« J’ai décidé de vous placer en détention provisoire. » C’est par ces mots que la juge des libertés et de la détention – la JLD dans le jargon – a scellé mon sort. Je ne m’y attendais pas. Elle a dit cela aussi aisément que quelqu’un qui commande une pizza quatre fromages dans un restaurant italien de quartier.
Là, dans cette pièce d’à peine 15 m2. Moi, assis sur une chaise un peu rembourrée qui lui faisait face, en contrebas d’un bureau en ébène ; elle, assise derrière sur une chaise noire, avec un dossier qui la rendait ridicule, vu sa petite taille. C’est là, dans ce tout nouveau palais de justice, que je l’ai regardée, que j’ai soutenu son regard. Et elle le mien.
Ce regard, d’ailleurs, ne m’a pas semblé désinvolte, alors que je manifestais à ce moment-là un réel désarroi. J’ai même eu l’impression – un court instant – qu’à travers notre « échange » elle s’excusait de m’envoyer en cellule. Elle avait des cheveux poivre et sel très courts, portait des chaussures de marque Parraboots qui lui forgeaient, en plus de ses cheveux, un côté « garçon manqué ».
Je me suis mis à observer la greffière, plus jeune, qui, en me regardant, a pincé ses lèvres vers l’intérieur de sa bouche, comme pour manifester son empathie tout en tamponnant deux ou trois feuilles de papier. Voilà. C’était tout. Mettre une personne en prison, ce n’était que deux ou trois feuilles à entête d’un tribunal.
« Où va-t-il ? », demanda mon avocat. « Fleury-Mérogis », répondit la greffière, sans trémolo dans la voix, sans émotion particulière. Tout le monde dans ce minuscule bureau semblait ressentir le ridicule de la situation.

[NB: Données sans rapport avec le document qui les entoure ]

`src/pkg/pac_pkg.sv`:
```
// Package with register map, field positions and constants of the pulse accumulator.
package pac_pkg;

  // ----------------------------------------
  // Register byte addresses
  // ----------------------------------------
  localparam logic [7:0] PAC_OFF_CTRL = 8'h20;
  localparam logic [7:0] PAC_OFF_FLAGS = 8'h21;
  localparam logic [7:0] PAC_OFF_COUNT = 8'h22;
  localparam logic [7:0] PAC_OFF_TIMER = 8'h24;
  localparam logic [7:0] PAC_OFF_STATUS = 8'h28;

  // ----------------------------------------
  // Field positions
  // ----------------------------------------
  localparam int PAC_B_ENABLE = 6;
  localparam int PAC_B_MODE = 5;
  localparam int PAC_B_EDGE = 4;
  localparam int PAC_B_CLKSEL_HI = 3;
  localparam int PAC_B_CLKSEL_LO = 2;
  localparam int PAC_B_OVF_IE = 1;
  localparam int PAC_B_INP_IE = 0;
  localparam int PAC_B_OVF_FLAG = 1;
  localparam int PAC_B_INP_FLAG = 0;
  localparam int PAC_B_TEN = 7;
  localparam int PAC_B_FFCA = 4;

  // ----------------------------------------
  // Masks and reset values
  // ----------------------------------------
  localparam logic [7:0] PAC_CTRL_MASK = 8'h7F;
  localparam logic [7:0] PAC_FLAG_MASK = 8'h03;
  localparam logic [7:0] PAC_TIMER_MASK = 8'h90;
  localparam logic [7:0] PAC_CTRL_RESET = 8'h00;
  localparam logic [15:0] PAC_COUNT_RESET = 16'h0000;
  localparam logic [15:0] PAC_COUNT_MAX = 16'hFFFF;

  // ----------------------------------------
  // Timing and clock selection
  // ----------------------------------------
  localparam int PAC_GATE_DIV = 64;
  localparam logic [5:0] PAC_GATE_LAST = 6'(PAC_GATE_DIV - 1);
  localparam logic [7:0] PAC_DIV256_LAST = 8'hFF;
  localparam logic [15:0] PAC_DIV64K_LAST = 16'hFFFF;

  typedef enum logic [1:0] {
    PAC_CLK_PRESCALER,
    PAC_CLK_ACCUM,
    PAC_CLK_ACCUM_256,
    PAC_CLK_ACCUM_64K
  } pac_clksel_e;

endpackage : pac_pkg

```
`src/core/pac_core.sv`:
```
// Pulse accumulator control, flags, count and timer clock select behind a Wishbone slave.
//
// The Wishbone interface to the registers was left to the implementer.
`timescale 1ns/10ps
module pac_core (
  input wire logic CLK_SYS,
  input wire logic RST_N,
  input wire logic WB_CYC_I,
  input wire logic WB_STB_I,
  input wire logic WB_WE_I,
  input wire logic [7:0] WB_ADR_I,
  input wire logic [3:0] WB_SEL_I,
  input wire logic [31:0] WB_DAT_I,
  output logic [31:0] WB_DAT_O,
  output logic WB_ACK_O,
  input wire logic CHANNEL_SEVEN_PIN,
  input wire logic PRESCALER_TICK,
  input wire logic GATE_DIV64_TICK,
  output logic MAIN_COUNTER_TICK,
  output logic OVERFLOW_IRQ,
  output logic INPUT_EDGE_IRQ
);
  import pac_pkg::*;

  // ----------------------------------------
  // Storage
  // ----------------------------------------
  logic [7:0] ctrl_q;
  logic [7:0] ctrl_d;
  logic [1:0] flag_q;
  logic [1:0] flag_d;
  logic [15:0] count_q;
  logic [15:0] count_d;
  logic [7:0] timer_q;
  logic [7:0] timer_d;
  logic [7:0] div256_q;
  logic [15:0] div64k_q;
  logic [31:0] dat_q;
  logic ack_q;
  logic tick_q;
  logic ovf_irq_q;
  logic inp_irq_q;
  logic pin_q;

  // ----------------------------------------
  // Pin synchroniser
  // ----------------------------------------
  logic pin_level;
  logic pin_rise;
  logic pin_fall;

  pac_sync u_sync (
    .clk(CLK_SYS),
    .rst_n(RST_N),
    .async_in(CHANNEL_SEVEN_PIN),
    .level(pin_level),
    .rise(pin_rise),
    .fall(pin_fall)
  );

  // ----------------------------------------
  // Bus decode
  // ----------------------------------------
  function automatic logic [7:0] merge_byte(input logic [7:0] old, input logic [7:0] nw, input logic en);
    merge_byte = en ? nw : old;
  endfunction : merge_byte

  wire logic req = WB_CYC_I & WB_STB_I & ~ack_q;
  wire logic wr = req & WB_WE_I;
  wire logic hit_ctrl = WB_ADR_I == PAC_OFF_CTRL;
  wire logic hit_flags = WB_ADR_I == PAC_OFF_FLAGS;
  wire logic hit_count = WB_ADR_I == PAC_OFF_COUNT;
  wire logic hit_timer = WB_ADR_I == PAC_OFF_TIMER;
  wire logic hit_status = WB_ADR_I == PAC_OFF_STATUS;

  // ----------------------------------------
  // Mode decode
  // ----------------------------------------
  wire logic accum_enable = ctrl_q[PAC_B_ENABLE];
  wire logic accum_mode_select = ctrl_q[PAC_B_MODE];
  wire logic accum_edge_polarity = ctrl_q[PAC_B_EDGE];
  wire logic timer_global_enable = timer_q[PAC_B_TEN];
  wire logic fast_flag_clear_enable = timer_q[PAC_B_FFCA];
  wire pac_clksel_e clk_sel = pac_clksel_e'(ctrl_q[PAC_B_CLKSEL_HI:PAC_B_CLKSEL_LO]);

  // Event mode edge per polarity, independent of timer enable.
  wire logic event_edge = accum_edge_polarity ? pin_rise : pin_fall;
  // Gate is active on high level for polarity 0, low level for 1.
  wire logic gate_active = pin_level ^ accum_edge_polarity;
  wire logic gate_trailing = accum_edge_polarity ? pin_rise : pin_fall;
  // The divided clock exists only while the timer runs.
  wire logic gate_pulse = GATE_DIV64_TICK & timer_global_enable & gate_active;
  wire logic event_mode = accum_enable & ~accum_mode_select;
  wire logic gated_mode = accum_enable & accum_mode_select;
  wire logic count_inc = (event_mode & event_edge) | (gated_mode & gate_pulse);
  wire logic inp_set = (event_mode & event_edge) | (gated_mode & gate_trailing);
  wire logic wrap = count_inc & (count_q == PAC_COUNT_MAX);
  // Derived clock ticks on every accumulator increment.
  wire logic accum_derived_clock = count_inc;
  wire logic div256_tick = accum_derived_clock & (div256_q == PAC_DIV256_LAST);
  wire logic div64k_tick = accum_derived_clock & (div64k_q == PAC_DIV64K_LAST);
  wire logic fast_clear = req & hit_count & fast_flag_clear_enable;

  // ----------------------------------------
  // Next values
  // ----------------------------------------
  always_comb
  begin
    ctrl_d = ctrl_q;
    timer_d = timer_q;
    count_d = count_q;
    flag_d = flag_q;
    if (wr && hit_ctrl)
    begin
      ctrl_d = merge_byte(ctrl_q, WB_DAT_I[7:0] & PAC_CTRL_MASK, WB_SEL_I[0]);
    end
    if (wr && hit_timer)
    begin
      timer_d = merge_byte(timer_q, WB_DAT_I[7:0] & PAC_TIMER_MASK, WB_SEL_I[0]);
    end
    if (count_inc)
    begin
      count_d = count_q + 16'h0001;
    end
    if (wr && hit_count)
    begin
      count_d = {merge_byte(count_q[15:8], WB_DAT_I[15:8], WB_SEL_I[1]),
                 merge_byte(count_q[7:0], WB_DAT_I[7:0], WB_SEL_I[0])};
    end
    if (wr && hit_flags && WB_SEL_I[0])
    begin
      flag_d = flag_q & ~WB_DAT_I[1:0];
    end
    if (fast_clear)
    begin
      flag_d = 2'b00;
    end
    // Hardware set wins over any clear in the same cycle.
    if (wrap)
    begin
      flag_d[PAC_B_OVF_FLAG] = 1'b1;
    end
    if (inp_set)
    begin
      flag_d[PAC_B_INP_FLAG] = 1'b1;
    end
  end

  // Read mux; unused bits read zero.
  wire logic [31:0] rd_data =
    hit_ctrl ? {24'h000000, ctrl_q & PAC_CTRL_MASK} :
    hit_flags ? {30'h00000000, flag_q} :
    hit_count ? {16'h0000, count_q} :
    hit_timer ? {24'h000000, timer_q} :
    hit_status ? {30'h00000000, gate_active, pin_level} :
    32'h00000000;

  // Clock select applies the cycle after the write.
  wire logic tick_d =
    !accum_enable ? PRESCALER_TICK :
    (clk_sel == PAC_CLK_PRESCALER) ? PRESCALER_TICK :
    (clk_sel == PAC_CLK_ACCUM) ? accum_derived_clock :
    (clk_sel == PAC_CLK_ACCUM_256) ? div256_tick :
    div64k_tick;

  // ----------------------------------------
  // Registers
  // ----------------------------------------
  always_ff @(posedge CLK_SYS)
  begin
    if (!RST_N)
    begin
      ctrl_q <= PAC_CTRL_RESET;
      timer_q <= 8'h00;
      count_q <= PAC_COUNT_RESET;
      flag_q <= 2'b00;
      div256_q <= 8'h00;
      div64k_q <= 16'h0000;
      ack_q <= 1'b0;
      dat_q <= 32'h00000000;
      tick_q <= 1'b0;
      ovf_irq_q <= 1'b0;
      inp_irq_q <= 1'b0;
    end
    else
    begin
      ctrl_q <= ctrl_d;
      timer_q <= timer_d;
      count_q <= count_d;
      flag_q <= flag_d;
      if (accum_derived_clock)
      begin
        div256_q <= div256_q + 8'h01;
        div64k_q <= div64k_q + 16'h0001;
      end
      ack_q <= req;
      dat_q <= req ? rd_data : 32'h00000000;
      tick_q <= tick_d;
      ovf_irq_q <= flag_q[PAC_B_OVF_FLAG] & ctrl_q[PAC_B_OVF_IE];
      inp_irq_q <= flag_q[PAC_B_INP_FLAG] & ctrl_q[PAC_B_INP_IE];
    end
  end

  assign WB_ACK_O = ack_q;
  assign WB_DAT_O = dat_q;
  assign MAIN_COUNTER_TICK = tick_q;
  assign OVERFLOW_IRQ = ovf_irq_q;
  assign INPUT_EDGE_IRQ = inp_irq_q;

  // ----------------------------------------
  // Assertions
  // ----------------------------------------
  always_ff @(posedge CLK_SYS)
  begin
    if (!RST_N)
    begin
      pin_q <= 1'b0;
    end
    else
    begin
      pin_q <= pin_level;
    end
  end

  a_count_disabled: assert property (@(posedge CLK_SYS) disable iff (!RST_N)
    !accum_enable && !(wr && hit_count) |=> count_q == $past(count_q))
    else $error("Count moved while accumulator disabled.");

  a_event_count: assert property (@(posedge CLK_SYS) disable iff (!RST_N)
    event_mode && event_edge && !(wr && hit_count) |=> count_q == $past(count_q) + 16'h0001)
    else $error("Event edge did not increment count.");

  a_gate_needs_ten: assert property (@(posedge CLK_SYS) disable iff (!RST_N)
    gated_mode && !timer_global_enable && !(wr && hit_count) |=> count_q == $past(count_q))
    else $error("Gated count advanced with timer disabled.");

  a_event_no_ten: assert property (@(posedge CLK_SYS) disable iff (!RST_N)
    event_mode && !timer_global_enable && pin_fall && !accum_edge_polarity && !(wr && hit_count)
    |=> count_q != $past(count_q))
    else $error("Event mode stalled without timer enable.");

  a_gated_trail: assert property (@(posedge CLK_SYS) disable iff (!RST_N)
    gated_mode && !accum_edge_polarity && pin_q && !pin_level |=> flag_q[PAC_B_INP_FLAG])
    else $error("Trailing gate edge did not set input flag.");

  a_wrap_flag: assert property (@(posedge CLK_SYS) disable iff (!RST_N)
    wrap && !(wr && hit_count) |=> flag_q[PAC_B_OVF_FLAG] && count_q == PAC_COUNT_RESET)
    else $error("Wrap did not set overflow flag.");

  a_w1c_inp: assert property (@(posedge CLK_SYS) disable iff (!RST_N)
    wr && hit_flags && WB_SEL_I[0] && WB_DAT_I[0] && !inp_set |=> !flag_q[PAC_B_INP_FLAG])
    else $error("Write one did not clear input flag.");

  a_fast_clear: assert property (@(posedge CLK_SYS) disable iff (!RST_N)
    fast_clear && !wrap && !inp_set |=> flag_q == 2'b00)
    else $error("Fast clear left a flag set.");

  a_irq_ovf: assert property (@(posedge CLK_SYS) disable iff (!RST_N)
    ##1 OVERFLOW_IRQ == ($past(flag_q[PAC_B_OVF_FLAG]) && $past(ctrl_q[PAC_B_OVF_IE])))
    else $error("Overflow interrupt does not follow flag and enable.");

  a_irq_inp: assert property (@(posedge CLK_SYS) disable iff (!RST_N)
    ##1 INPUT_EDGE_IRQ == ($past(flag_q[PAC_B_INP_FLAG]) && $past(ctrl_q[PAC_B_INP_IE])))
    else $error("Input interrupt does not follow flag and enable.");

  a_clk_disabled: assert property (@(posedge CLK_SYS) disable iff (!RST_N)
    !accum_enable |=> MAIN_COUNTER_TICK == $past(PRESCALER_TICK))
    else $error("Disabled accumulator did not use prescaler clock.");

  a_ctrl_rsvd: assert property (@(posedge CLK_SYS) disable iff (!RST_N)
    req && !WB_WE_I && hit_ctrl |=> WB_DAT_O[31:7] == 25'h0000000)
    else $error("Reserved control bit read as one.");

  a_flags_rsvd: assert property (@(posedge CLK_SYS) disable iff (!RST_N)
    req && !WB_WE_I && hit_flags |=> WB_DAT_O[31:2] == 30'h00000000)
    else $error("Reserved flag bit read as one.");

  // Every taken request is answered on the next edge, and idle read data is zero.
  a_ack_follows: assert property (@(posedge CLK_SYS) disable iff (!RST_N)
    req |=> WB_ACK_O)
    else $error("Request was not acknowledged.");

  a_idle_data_zero: assert property (@(posedge CLK_SYS) disable iff (!RST_N)
    !WB_ACK_O |-> WB_DAT_O == 32'h00000000)
    else $error("Read data not zero outside acknowledge.");

  a_ctrl_write: assert property (@(posedge CLK_SYS) disable iff (!RST_N)
    wr && hit_ctrl && WB_SEL_I[0] |=> ctrl_q == ($past(WB_DAT_I[7:0]) & PAC_CTRL_MASK))
    else $error("Control write did not land.");

  a_count_write: assert property (@(posedge CLK_SYS) disable iff (!RST_N)
    wr && hit_count && WB_SEL_I[1:0] == 2'b11 |=> count_q == $past(WB_DAT_I[15:0]))
    else $error("Count write did not land.");

  a_event_flag: assert property (@(posedge CLK_SYS) disable iff (!RST_N)
    event_mode && event_edge |=> flag_q[PAC_B_INP_FLAG])
    else $error("Event edge did not set input flag.");

  a_w1c_ovf: assert property (@(posedge CLK_SYS) disable iff (!RST_N)
    wr && hit_flags && WB_SEL_I[0] && WB_DAT_I[1] && !wrap |=> !flag_q[PAC_B_OVF_FLAG])
    else $error("Write one did not clear overflow flag.");

  a_write_zero_keeps: assert property (@(posedge CLK_SYS) disable iff (!RST_N)
    wr && hit_flags && WB_SEL_I[0] && !WB_DAT_I[0] && flag_q[PAC_B_INP_FLAG] |=> flag_q[PAC_B_INP_FLAG])
    else $error("Write zero cleared input flag.");

  a_gate_count: assert property (@(posedge CLK_SYS) disable iff (!RST_N)
    gated_mode && GATE_DIV64_TICK && timer_global_enable && gate_active && !(wr && hit_count)
    |=> count_q == $past(count_q) + 16'h0001)
    else $error("Gated tick did not increment count.");

  a_gate_idle: assert property (@(posedge CLK_SYS) disable iff (!RST_N)
    gated_mode && !gate_active && !(wr && hit_count) |=> count_q == $past(count_q))
    else $error("Count moved with gate inactive.");

  // The main counter clock follows the selection made by the control bits.
  a_clk_presc: assert property (@(posedge CLK_SYS) disable iff (!RST_N)
    accum_enable && clk_sel == PAC_CLK_PRESCALER |=> MAIN_COUNTER_TICK == $past(PRESCALER_TICK))
    else $error("Prescaler selection not followed.");

  a_clk_accum: assert property (@(posedge CLK_SYS) disable iff (!RST_N)
    accum_enable && clk_sel == PAC_CLK_ACCUM |=> MAIN_COUNTER_TICK == $past(count_inc))
    else $error("Accumulator clock selection not followed.");

  a_clk_div256: assert property (@(posedge CLK_SYS) disable iff (!RST_N)
    accum_enable && clk_sel == PAC_CLK_ACCUM_256 && !(count_inc && div256_q == PAC_DIV256_LAST) |=> !MAIN_COUNTER_TICK)
    else $error("Divide by 256 ticked early.");

  a_clk_div64k: assert property (@(posedge CLK_SYS) disable iff (!RST_N)
    accum_enable && clk_sel == PAC_CLK_ACCUM_64K && div64k_q != PAC_DIV64K_LAST |=> !MAIN_COUNTER_TICK)
    else $error("Divide by 65536 ticked early.");

endmodule : pac_core

```
`src/core/pac_sync.sv`:
```
// Two-stage synchroniser with edge detection behind the second stage.
`timescale 1ns/10ps
module pac_sync (
  input wire logic clk,
  input wire logic rst_n,
  input wire logic async_in,
  output logic level,
  output logic rise,
  output logic fall
);
  logic meta_q;
  logic sync_q;
  logic prev_q;

  always_ff @(posedge clk)
  begin
    if (!rst_n)
    begin
      meta_q <= 1'b0;
      sync_q <= 1'b0;
      prev_q <= 1'b0;
    end
    else
    begin
      meta_q <= async_in;
      sync_q <= meta_q;
      prev_q <= sync_q;
    end
  end

  assign level = sync_q;
  assign rise = sync_q & ~prev_q;
  assign fall = ~sync_q & prev_q;

endmodule : pac_sync

```
`config.mk`:
```
export PLATFORM = sky130hd
export DESIGN_NAME = pac_core
export DESIGN_NICKNAME = d
export VERILOG_FILES = /design/src/pkg/pac_pkg.sv /design/src/core/pac_core.sv /design/src/core/pac_sync.sv
export SDC_FILE = /design/constraint.sdc
export NUM_CORES = 1
export LEC_CHECK = 0
export BUFFER_PORTS_ARGS = -buffer_cell sky130_fd_sc_hd__buf_2
export CAP_MARGIN = 20
export CORE_MARGIN = 1.5
export CORE_UTILIZATION = 35
export DETAILED_ROUTE_END_ITERATION = 10
export GPL_TIMING_DRIVEN = 0
export SLEW_MARGIN = 20
export SYNTH_ARGS = -nofsm -noshare
export SYNTH_HDL_FRONTEND = slang
export SYNTH_SLANG_ARGS = --single-unit
```
`constraint.sdc`:
```
create_clock -name CLK_SYS -period 2.89 [get_ports CLK_SYS]
set_clock_uncertainty 0.1 [all_clocks]
set_input_delay 0.867 -clock CLK_SYS [delete_from_list [all_inputs] [get_ports CLK_SYS]]
set_output_delay 0.867 -clock CLK_SYS [all_outputs]
set_load 0.005 [all_outputs]
```
==> flow_summary.json <==
{
  "p_per_area_nw_per_um2": 463,
  "yosysWarnings": 0,
  "grt-ovfl-total": 0,
  "core_area_sq_um": 9910,
  "io_buffers": 50,
  "clk_latency_ps": 350,
  "initial_core_util_pct": 36.5,
  "fin_cells": 612,
  "antenna_found_initial": 0,
  "syn_area_sq_um": 3620,
  "io_pins": 88,
  "cts_buffers": 9,
  "grt_pass1_vias": 2875,
  "viasPerCell": 5.21,
  "wl_um": 8960,
  "hold_class": "register to register",
  "dp_hpwl_um": 6730,
  "grt_max_degree": 13,
  "max-vdd-ir-drop_v": 0.000242,
  "seq_area_frac_synth_pct": 41.0,
  "globalplace.congestion": 0.803,
  "grt_use_met1_pct": 21.0,
  "synth-edff-count": 0,
  "worst_setup_path_end_kind": "register",
  "final.min_clock_period_ps": 2540,
  "post_cts_resized": 0,
  "gr-max-usage-layer": "met2",
  "synthDistinctLibCells": 60,
  "clkSinkCount": 74,
  "ys_async_sr_fraction_pct": 0,
  "outcome": "finished clean",
  "drv_cap": 0,
  "synth_top_family_by_area": "simple AND/OR/NAND/NOR gates",
  "drt_iter0_drc": 161,
  "grt_first_pass_wirelength_um": 14400,
  "tns_ps": 0,
  "synth_compound_area_share_pct": 20.4,
  "diodes": 0,
  "cts-root-buf": "clkbuf_8",
  "drc": 0,
  "wl_per_cell_um": 14.6,
  "dp.cells": 596,
  "ys.flop_type": "dfxtp_1",
  "leakage_uw": 0.00168,
  "grtUsageMet2_pct": 27.0,
  "multiInputGateArea_sq_um": 1940,
  "setup_viol": 0,
  "worstSetupPathType": "primary input to register",
  "firstDrtPassIters": 4,
  "synthAdderAreaFrac_pct": 1.04,
  "die_area_sq_um": 11000,
  "grt_use_met3_pct": 4.37,
  "synthMuxAreaShare_pct": 1.42,
  "critPathLaunchType": "primary input",
  "num_rows": 36,
  "track_usage_pct": 16.6,
  "die_h_um": 105,
  "post-cts-setup-buffers": 0,
  "clk_path_buf_depth": 2,
  "critPathRequiredTime_ps": 3010,
  "drv_slew": 0,
  "finalCritPeriodShare_pct": 87.7,
  "ys_ff_latch": 74,
  "cts_hold_buf": 0,
  "tritoncts": "built",
  "critPathMaxFanout": 10,
  "regArea_sq_um": 1480,
  "arrival_ps": 2660,
  "nNetsFinal": 529,
  "hold_ws_ps": 329,
  "worstMarginPinSlew_ps": 644,
  "max_freq_ghz": 0.394,
  "max_slew_margin_pct": 56.8,
  "postSynthAreaPerCell_sq_um": 9.09,
  "areaGrowthSynthToFinish_pct": 18.9,
  "synth-simple-area-share_pct": 24.0,
  "die_w_um": 105,
  "htreeDepth": 3,
  "rsz0062_at_grt": "no",
  "finalHoldViolCount": 0,
  "vias": 3189,
  "synth-xor-area-share_pct": 5.08,
  "fillers": 1015,
  "drive_gt1_share_pct": 20.7,
  "ant_nets": 0,
  "cts.clk_slew.worst_paths_ps": 80,
  "syn_inst": 398
}
-- critical path, stage by stage --
cell and delay [ps]:
buf_2 110, nor4b_4 420, nand3b_1 380, nor2_1 580, mux2i_1 250, nor2_1 50
-- kinds of logic (layout without fill, tap and decap cells) --
kind of cell             after synthesis  after routing
multiplexers                           5              5
flip-flops                            74             74
AND/OR/NAND/NOR                      148            148
XOR/XNOR                              21             21
buffers and inverters                 45            111
AO/OA/AOI/OAI                        101            101
adder cells (fa/ha/maj)                3              3
other                                  1             16
-- flip-flops by register name, summed over array words and instances, names as in the netlist, 2 cells and up --
| signal | flops |
|---|---|
| WB_DAT_O | 16 |
| count_q | 16 |
| ctrl_q | 7 |
| div256_q | 8 |
| div64k_q | 16 |
| flag_q | 2 |
| timer_q | 2 |
-- metal layers --
metal / vias up / share of wire, %
met5: - / 0
met4: 0 / 1.3
met3: 10 / 6.0
met2: 77 / 48
met1: 1514 / 45
li1: 1588 / -
-- metrics by stage --
stage | worst slack [ps] | utilization [%] | total power [uW] | cell area, sq um
final | 354 | 43.4 | 1990 | 4300
after floorplan | 465 | - | 1100 | 3670
after CTS | 392 | 43.4 | 2010 | 4300
after global routing | 275 | 43.4 | 2070 | 4300
after global placement | 1.24 | 41.3 | 1150 | 4090
after detailed placement | 19.5 | 41.3 | 1150 | 4090
-- synth_stat cells (4+ instances only) --
cell       number  area (sq um)
nand4_1        10          62.6
o2111ai_1       7          61.3
o21ai_0        22           110
or3_1           4          25.0
a22o_1          5          43.8
a31oi_1         7          43.8
a21oi_1        18          90.1
xnor2_1         5          43.8
and2_1         15          93.8
nand4b_1        4          35.0
nor2_1         38           143
nand3_1        11          55.1
clkbuf_1       16          60.1
and4_1          6          52.6
a311oi_1        6          52.6
mux2i_1         4          40.0
and3_1         14          87.6
dfxtp_1        74          1480
o211ai_1        7          52.6
xor2_1         16           140
buf_4          18           135
inv_1           7          26.3
o21ai_1         4          20.0
nand2_1        27           101
-- worst paths after layout --
check	start	to	slack, ps	cells past startpoint
min reg2reg	u_sync.meta_q$_SDFF_PN0_	u_sync.level$_SDFF_PN0_	330	1
min	u_sync.meta_q$_SDFF_PN0_	u_sync.level$_SDFF_PN0_	330	1
max	WB_ADR_I[4]	ctrl_q[1]$_SDFFE_PN0P_	350	6
max reg2reg	ctrl_q[5]$_SDFFE_PN0P_	div64k_q[12]$_SDFFE_PN0P_	670	6
-- cell type report --
class,count,area share (%)
Buffer,38,5.29
Clock buffer,12,3.14
Tap cell,133,3.87
Clock inverter,4,1.77
Sequential cell,74,34.4
Multi-Input combinational cell,294,45.1
Inverter,7,0.611
Timing Repair Buffer,50,5.82
-- report_power, final --
group | total (uW) | internal, uW | switching (uW)
clock | 865 | 489 | 377
combinational | 100 | 44.1 | 56.2
sequential | 1020 | 1020 | 2.07
total | 1990 | 1550 | 435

Mes jambes tremblaient, et mes mains ont emboîté le pas. Je ne sentais plus mon corps, vidé comme après avoir passé une journée à se baigner dans la mer. J’étais immobile, mon cerveau ne commandait plus, comme déconnecté. Le gendarme qui m’escortait me demanda de me lever, mais cette simple action m’était impossible. La juge, impassible, m’informa qu’elle avait d’autres dossiers, d’autres personnes dont elle devait trancher le sort, prendre une décision quant à leur libération ou leur détention provisoire. Un dossier parmi d’autre. C’est là que le gendarme qui m’accompagnait a estimé nécessaire de me menotter. Les menottes étaient reliées à une chaîne qui leur servait à me garder à distance.
Nous avons marché dans le sous-sol du palais de justice, liés tous les deux, à travers de multiples couloirs froids et tristes. Le silence me perturbait et seul le bruit de la chaîne résonnait. Le gendarme s’était perdu et les murs recouverts de panneaux, parfois écrits à la craie, ne suffisaient pas à le remettre sur la bonne piste. Il m’a regardé un peu bêtement, comme si j’étais à même de l’aider. Je n’ai pas émis un son, comme si ces quelques secondes d’incertitude de sa part me donnaient un sursis. Quelques seconde de répit.